Stored data:
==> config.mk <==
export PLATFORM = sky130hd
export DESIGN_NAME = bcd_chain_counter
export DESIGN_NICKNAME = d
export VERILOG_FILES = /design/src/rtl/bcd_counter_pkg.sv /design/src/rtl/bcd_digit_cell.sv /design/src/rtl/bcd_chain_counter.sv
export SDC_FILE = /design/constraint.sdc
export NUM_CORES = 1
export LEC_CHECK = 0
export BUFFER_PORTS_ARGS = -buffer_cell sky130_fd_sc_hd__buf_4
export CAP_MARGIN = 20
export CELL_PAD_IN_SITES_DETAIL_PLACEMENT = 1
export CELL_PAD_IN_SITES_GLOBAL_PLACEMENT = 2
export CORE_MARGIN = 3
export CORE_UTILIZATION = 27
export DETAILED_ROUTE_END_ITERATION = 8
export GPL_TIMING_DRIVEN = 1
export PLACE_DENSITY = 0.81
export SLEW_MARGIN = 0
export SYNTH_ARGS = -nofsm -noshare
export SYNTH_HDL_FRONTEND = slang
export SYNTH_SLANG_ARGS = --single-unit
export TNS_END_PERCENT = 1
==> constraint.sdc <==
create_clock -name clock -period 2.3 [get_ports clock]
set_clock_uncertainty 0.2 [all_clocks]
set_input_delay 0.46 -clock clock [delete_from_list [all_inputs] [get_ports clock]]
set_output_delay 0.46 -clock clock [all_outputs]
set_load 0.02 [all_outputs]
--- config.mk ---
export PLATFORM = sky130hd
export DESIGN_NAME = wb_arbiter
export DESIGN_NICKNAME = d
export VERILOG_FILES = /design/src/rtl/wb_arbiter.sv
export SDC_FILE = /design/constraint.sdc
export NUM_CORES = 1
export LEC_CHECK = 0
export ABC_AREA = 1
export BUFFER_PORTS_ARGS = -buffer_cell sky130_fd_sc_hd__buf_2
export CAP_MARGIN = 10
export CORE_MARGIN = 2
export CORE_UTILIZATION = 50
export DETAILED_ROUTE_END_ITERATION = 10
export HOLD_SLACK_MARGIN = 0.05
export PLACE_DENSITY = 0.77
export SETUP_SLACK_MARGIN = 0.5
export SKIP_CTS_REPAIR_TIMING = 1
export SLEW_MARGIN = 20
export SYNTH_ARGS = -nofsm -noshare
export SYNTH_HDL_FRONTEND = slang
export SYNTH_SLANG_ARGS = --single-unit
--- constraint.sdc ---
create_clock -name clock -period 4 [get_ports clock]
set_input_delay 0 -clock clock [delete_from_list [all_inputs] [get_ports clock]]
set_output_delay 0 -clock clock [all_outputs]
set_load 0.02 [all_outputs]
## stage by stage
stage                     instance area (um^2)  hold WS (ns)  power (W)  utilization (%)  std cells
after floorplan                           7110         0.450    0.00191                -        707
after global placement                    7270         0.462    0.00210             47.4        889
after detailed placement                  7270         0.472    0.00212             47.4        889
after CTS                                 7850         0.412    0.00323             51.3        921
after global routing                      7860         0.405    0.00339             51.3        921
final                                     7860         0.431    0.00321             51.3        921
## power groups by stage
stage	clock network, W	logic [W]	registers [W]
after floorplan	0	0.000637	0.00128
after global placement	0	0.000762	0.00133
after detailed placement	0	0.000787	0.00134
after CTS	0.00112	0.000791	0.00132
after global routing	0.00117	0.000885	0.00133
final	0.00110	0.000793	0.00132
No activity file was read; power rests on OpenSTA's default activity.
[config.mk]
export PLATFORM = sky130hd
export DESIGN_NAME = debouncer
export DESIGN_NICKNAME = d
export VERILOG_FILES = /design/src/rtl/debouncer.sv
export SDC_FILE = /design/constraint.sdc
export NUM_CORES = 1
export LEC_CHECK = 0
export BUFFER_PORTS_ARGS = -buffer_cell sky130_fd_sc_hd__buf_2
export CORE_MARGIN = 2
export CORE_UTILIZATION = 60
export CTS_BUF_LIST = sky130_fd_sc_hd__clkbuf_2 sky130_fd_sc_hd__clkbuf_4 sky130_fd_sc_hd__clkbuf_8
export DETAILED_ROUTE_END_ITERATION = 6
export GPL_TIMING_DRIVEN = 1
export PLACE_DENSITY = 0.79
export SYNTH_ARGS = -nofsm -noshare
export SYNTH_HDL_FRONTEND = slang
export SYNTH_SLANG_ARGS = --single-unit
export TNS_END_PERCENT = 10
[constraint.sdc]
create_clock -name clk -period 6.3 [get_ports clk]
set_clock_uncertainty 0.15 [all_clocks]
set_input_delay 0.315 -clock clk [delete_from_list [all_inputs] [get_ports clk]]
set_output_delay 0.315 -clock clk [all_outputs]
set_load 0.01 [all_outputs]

---

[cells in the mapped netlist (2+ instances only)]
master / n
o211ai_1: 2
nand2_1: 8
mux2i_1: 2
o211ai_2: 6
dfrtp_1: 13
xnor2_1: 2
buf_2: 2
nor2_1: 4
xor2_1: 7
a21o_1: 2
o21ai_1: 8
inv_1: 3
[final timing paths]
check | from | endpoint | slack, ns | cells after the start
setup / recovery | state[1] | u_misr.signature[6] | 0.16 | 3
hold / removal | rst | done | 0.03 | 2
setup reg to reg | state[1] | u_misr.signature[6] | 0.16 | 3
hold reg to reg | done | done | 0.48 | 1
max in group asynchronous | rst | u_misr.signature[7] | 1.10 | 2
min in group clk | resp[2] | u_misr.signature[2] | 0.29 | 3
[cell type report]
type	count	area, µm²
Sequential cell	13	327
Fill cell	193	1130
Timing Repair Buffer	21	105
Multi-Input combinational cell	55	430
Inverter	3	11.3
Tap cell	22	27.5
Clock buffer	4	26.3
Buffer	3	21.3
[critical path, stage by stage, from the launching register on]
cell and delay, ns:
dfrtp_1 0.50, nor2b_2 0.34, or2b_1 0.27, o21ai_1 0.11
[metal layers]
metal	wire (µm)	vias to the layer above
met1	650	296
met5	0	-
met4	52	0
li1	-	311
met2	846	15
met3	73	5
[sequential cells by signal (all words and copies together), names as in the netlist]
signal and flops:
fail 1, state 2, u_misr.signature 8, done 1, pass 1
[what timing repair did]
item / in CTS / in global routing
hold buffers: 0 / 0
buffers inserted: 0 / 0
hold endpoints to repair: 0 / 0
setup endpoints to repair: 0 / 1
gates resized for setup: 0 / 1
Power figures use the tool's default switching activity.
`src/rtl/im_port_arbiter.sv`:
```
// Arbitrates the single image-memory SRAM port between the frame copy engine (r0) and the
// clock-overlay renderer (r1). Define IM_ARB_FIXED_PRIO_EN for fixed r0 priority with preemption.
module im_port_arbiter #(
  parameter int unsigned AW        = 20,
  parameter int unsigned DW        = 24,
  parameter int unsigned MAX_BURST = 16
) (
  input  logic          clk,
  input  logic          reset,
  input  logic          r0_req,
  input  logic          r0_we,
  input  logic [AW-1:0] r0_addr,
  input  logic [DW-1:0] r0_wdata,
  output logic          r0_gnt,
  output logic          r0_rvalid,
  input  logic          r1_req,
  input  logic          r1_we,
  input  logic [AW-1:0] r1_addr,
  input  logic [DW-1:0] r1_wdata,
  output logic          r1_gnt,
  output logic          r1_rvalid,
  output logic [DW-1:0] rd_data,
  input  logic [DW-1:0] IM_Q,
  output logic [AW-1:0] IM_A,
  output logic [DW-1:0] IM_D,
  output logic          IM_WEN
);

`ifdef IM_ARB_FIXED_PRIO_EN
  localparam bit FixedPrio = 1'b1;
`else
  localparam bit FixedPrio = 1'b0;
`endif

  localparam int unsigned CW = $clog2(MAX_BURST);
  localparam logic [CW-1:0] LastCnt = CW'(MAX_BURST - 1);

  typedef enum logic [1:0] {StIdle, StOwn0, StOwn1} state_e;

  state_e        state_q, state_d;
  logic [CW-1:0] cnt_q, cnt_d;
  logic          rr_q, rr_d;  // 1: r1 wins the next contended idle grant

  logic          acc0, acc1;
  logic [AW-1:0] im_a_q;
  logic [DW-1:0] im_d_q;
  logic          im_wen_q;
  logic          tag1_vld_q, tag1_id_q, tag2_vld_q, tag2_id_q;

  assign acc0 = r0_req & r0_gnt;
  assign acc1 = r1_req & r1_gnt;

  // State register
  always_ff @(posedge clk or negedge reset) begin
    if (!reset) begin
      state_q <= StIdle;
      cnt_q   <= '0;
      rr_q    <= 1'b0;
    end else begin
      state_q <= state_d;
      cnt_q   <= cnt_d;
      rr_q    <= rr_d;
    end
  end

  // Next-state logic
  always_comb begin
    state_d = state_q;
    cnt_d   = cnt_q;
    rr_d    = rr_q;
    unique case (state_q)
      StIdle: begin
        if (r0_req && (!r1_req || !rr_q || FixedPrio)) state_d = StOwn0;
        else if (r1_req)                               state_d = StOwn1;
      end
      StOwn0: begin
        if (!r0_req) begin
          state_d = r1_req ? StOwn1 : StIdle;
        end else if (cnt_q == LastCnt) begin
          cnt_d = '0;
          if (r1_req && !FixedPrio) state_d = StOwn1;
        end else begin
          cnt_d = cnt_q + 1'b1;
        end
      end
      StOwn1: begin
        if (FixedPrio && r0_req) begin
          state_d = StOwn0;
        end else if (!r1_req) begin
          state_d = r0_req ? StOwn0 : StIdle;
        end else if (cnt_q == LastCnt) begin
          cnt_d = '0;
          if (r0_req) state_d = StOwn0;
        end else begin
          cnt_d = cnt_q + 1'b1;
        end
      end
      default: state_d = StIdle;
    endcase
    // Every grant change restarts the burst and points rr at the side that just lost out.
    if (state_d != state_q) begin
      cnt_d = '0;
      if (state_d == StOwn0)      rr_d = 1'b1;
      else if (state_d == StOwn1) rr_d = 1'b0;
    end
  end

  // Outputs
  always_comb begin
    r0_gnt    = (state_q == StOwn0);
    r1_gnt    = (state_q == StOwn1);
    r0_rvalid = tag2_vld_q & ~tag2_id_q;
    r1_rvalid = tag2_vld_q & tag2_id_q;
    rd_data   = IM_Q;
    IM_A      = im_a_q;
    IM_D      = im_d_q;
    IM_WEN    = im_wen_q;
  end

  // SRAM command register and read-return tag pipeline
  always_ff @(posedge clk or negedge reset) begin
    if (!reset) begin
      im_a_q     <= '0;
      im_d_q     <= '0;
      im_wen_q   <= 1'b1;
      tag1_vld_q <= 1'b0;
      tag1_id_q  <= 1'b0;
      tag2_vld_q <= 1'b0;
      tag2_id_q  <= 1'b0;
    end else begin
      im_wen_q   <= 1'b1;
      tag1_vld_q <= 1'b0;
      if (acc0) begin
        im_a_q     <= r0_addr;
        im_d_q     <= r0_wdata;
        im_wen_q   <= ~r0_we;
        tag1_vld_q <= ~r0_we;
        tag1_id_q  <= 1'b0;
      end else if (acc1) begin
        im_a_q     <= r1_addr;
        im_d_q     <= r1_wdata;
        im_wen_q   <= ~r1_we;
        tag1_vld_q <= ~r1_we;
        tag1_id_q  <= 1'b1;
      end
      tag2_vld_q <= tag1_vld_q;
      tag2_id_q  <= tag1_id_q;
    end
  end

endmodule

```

* * *

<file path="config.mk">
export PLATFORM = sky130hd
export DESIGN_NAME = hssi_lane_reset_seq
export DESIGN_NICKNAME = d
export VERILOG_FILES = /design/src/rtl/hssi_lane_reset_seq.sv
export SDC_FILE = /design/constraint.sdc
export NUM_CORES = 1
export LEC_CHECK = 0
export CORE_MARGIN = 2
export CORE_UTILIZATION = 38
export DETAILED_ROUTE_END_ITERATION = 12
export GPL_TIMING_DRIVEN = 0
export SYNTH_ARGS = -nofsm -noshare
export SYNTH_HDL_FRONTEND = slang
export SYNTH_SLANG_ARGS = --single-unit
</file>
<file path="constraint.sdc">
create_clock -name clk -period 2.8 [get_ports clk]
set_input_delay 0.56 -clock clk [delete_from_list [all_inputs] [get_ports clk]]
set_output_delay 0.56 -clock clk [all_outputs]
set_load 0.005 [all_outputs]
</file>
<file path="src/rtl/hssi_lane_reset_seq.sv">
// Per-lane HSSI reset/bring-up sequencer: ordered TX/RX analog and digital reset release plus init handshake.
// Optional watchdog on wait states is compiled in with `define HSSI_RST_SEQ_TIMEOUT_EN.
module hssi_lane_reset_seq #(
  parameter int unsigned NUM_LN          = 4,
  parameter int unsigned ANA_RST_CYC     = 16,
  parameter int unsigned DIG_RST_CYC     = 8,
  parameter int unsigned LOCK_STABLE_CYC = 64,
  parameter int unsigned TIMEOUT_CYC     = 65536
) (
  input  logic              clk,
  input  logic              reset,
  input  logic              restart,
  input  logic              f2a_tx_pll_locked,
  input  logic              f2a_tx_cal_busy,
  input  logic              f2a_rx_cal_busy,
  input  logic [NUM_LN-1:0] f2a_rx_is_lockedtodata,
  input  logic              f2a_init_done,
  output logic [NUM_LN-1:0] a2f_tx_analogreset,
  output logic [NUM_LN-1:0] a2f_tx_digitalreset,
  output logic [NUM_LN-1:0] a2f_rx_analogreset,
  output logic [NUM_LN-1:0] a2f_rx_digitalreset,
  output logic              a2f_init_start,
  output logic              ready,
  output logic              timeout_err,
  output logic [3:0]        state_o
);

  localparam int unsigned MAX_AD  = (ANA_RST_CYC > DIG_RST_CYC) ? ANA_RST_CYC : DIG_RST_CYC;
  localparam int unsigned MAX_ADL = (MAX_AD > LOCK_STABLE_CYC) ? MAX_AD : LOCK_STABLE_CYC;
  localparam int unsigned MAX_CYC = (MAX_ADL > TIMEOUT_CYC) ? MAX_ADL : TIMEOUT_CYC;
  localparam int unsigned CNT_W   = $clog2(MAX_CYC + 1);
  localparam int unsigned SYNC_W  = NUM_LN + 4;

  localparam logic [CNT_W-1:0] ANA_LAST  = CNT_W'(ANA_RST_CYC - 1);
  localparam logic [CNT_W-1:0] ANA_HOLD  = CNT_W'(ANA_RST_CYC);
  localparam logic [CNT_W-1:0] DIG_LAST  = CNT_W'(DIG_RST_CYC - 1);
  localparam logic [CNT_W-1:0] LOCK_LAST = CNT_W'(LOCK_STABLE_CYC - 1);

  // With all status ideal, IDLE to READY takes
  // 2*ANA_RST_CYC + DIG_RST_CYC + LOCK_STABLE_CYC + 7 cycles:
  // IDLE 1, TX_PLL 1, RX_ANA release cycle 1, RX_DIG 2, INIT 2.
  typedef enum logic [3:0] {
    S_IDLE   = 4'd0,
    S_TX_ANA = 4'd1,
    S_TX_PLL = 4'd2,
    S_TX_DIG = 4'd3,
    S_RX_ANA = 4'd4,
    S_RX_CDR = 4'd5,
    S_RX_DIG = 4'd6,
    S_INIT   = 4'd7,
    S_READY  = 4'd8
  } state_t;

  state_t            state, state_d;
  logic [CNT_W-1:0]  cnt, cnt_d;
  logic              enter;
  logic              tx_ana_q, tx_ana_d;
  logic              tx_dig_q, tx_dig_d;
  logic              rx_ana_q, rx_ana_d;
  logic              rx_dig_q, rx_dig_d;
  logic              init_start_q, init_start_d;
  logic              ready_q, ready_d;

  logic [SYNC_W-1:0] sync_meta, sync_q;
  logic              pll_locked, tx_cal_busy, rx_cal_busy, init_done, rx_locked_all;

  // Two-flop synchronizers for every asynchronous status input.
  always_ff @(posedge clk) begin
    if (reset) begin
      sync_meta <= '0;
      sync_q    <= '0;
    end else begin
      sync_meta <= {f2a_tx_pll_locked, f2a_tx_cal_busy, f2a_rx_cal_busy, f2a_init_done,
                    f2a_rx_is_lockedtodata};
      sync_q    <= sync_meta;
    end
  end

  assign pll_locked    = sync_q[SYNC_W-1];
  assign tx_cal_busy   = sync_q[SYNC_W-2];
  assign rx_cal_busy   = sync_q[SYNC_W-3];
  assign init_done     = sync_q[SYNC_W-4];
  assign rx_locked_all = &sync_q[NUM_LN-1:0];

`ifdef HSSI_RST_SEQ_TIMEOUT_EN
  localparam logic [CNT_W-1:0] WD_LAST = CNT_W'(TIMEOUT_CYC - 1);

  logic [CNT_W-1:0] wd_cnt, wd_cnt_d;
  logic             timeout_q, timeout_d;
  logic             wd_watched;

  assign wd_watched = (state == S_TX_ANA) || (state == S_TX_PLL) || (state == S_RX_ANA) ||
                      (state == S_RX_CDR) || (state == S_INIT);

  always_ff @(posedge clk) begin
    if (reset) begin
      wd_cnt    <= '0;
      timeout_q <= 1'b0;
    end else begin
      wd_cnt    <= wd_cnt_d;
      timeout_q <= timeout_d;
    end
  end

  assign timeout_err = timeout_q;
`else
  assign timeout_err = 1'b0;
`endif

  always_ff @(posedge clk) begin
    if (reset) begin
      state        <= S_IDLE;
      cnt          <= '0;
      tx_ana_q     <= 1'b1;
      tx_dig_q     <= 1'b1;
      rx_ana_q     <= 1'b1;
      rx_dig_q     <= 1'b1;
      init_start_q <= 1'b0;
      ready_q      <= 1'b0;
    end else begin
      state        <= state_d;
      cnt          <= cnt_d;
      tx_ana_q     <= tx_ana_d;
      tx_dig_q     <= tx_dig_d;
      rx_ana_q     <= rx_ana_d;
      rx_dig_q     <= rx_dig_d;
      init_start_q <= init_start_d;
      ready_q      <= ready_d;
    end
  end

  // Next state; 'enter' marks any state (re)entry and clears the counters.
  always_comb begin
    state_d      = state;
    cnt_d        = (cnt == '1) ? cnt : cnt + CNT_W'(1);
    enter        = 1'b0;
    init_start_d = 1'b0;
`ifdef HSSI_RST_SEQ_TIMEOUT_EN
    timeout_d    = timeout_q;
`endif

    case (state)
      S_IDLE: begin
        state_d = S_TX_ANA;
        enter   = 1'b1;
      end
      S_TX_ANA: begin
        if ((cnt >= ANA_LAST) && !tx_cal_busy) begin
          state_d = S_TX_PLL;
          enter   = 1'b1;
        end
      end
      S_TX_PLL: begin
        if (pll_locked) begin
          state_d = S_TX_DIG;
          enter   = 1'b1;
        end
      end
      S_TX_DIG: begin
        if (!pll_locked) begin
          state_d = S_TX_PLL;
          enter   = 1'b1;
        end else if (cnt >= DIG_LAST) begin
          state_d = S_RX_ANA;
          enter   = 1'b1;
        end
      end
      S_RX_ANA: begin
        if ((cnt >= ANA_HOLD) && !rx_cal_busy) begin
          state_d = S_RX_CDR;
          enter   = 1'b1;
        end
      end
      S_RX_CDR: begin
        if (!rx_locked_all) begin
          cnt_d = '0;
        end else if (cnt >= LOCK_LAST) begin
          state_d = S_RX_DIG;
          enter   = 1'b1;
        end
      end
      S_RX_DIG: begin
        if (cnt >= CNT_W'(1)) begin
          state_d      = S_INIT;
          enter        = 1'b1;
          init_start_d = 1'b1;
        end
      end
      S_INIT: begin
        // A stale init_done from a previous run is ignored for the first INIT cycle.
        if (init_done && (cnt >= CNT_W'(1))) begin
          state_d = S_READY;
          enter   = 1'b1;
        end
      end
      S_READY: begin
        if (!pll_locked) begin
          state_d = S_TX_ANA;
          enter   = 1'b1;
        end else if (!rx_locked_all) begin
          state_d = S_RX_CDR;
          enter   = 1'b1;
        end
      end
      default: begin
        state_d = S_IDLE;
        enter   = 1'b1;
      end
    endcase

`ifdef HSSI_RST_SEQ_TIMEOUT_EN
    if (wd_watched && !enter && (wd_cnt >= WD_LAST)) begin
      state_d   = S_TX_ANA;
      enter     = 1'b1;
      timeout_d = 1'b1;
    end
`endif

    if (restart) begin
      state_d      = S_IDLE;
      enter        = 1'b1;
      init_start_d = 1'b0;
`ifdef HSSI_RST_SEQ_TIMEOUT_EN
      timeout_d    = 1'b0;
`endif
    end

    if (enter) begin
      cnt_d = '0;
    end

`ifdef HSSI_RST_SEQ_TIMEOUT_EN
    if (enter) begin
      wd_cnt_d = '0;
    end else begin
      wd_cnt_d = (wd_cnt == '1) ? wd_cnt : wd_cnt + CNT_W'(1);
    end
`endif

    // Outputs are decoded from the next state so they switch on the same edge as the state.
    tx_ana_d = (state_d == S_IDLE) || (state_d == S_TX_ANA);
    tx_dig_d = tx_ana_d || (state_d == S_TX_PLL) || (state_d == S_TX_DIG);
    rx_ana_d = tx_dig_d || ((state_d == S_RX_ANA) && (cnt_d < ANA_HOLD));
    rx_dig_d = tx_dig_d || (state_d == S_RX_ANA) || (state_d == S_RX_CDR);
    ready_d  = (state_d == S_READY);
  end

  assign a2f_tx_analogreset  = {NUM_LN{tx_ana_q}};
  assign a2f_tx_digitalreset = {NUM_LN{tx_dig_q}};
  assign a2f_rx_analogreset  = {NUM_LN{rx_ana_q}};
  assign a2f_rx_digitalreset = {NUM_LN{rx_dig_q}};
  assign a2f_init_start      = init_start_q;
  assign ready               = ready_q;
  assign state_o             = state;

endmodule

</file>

Work request: Would you copy, unchanged, the stretch of the records above that begins at the line containing "hold buffers: 0 / 0" and ends at the line containing "gates resized for setup: 0 / 1", and only that?

Answer area:
hold buffers: 0 / 0
buffers inserted: 0 / 0
hold endpoints to repair: 0 / 0
setup endpoints to repair: 0 / 1
gates resized for setup: 0 / 1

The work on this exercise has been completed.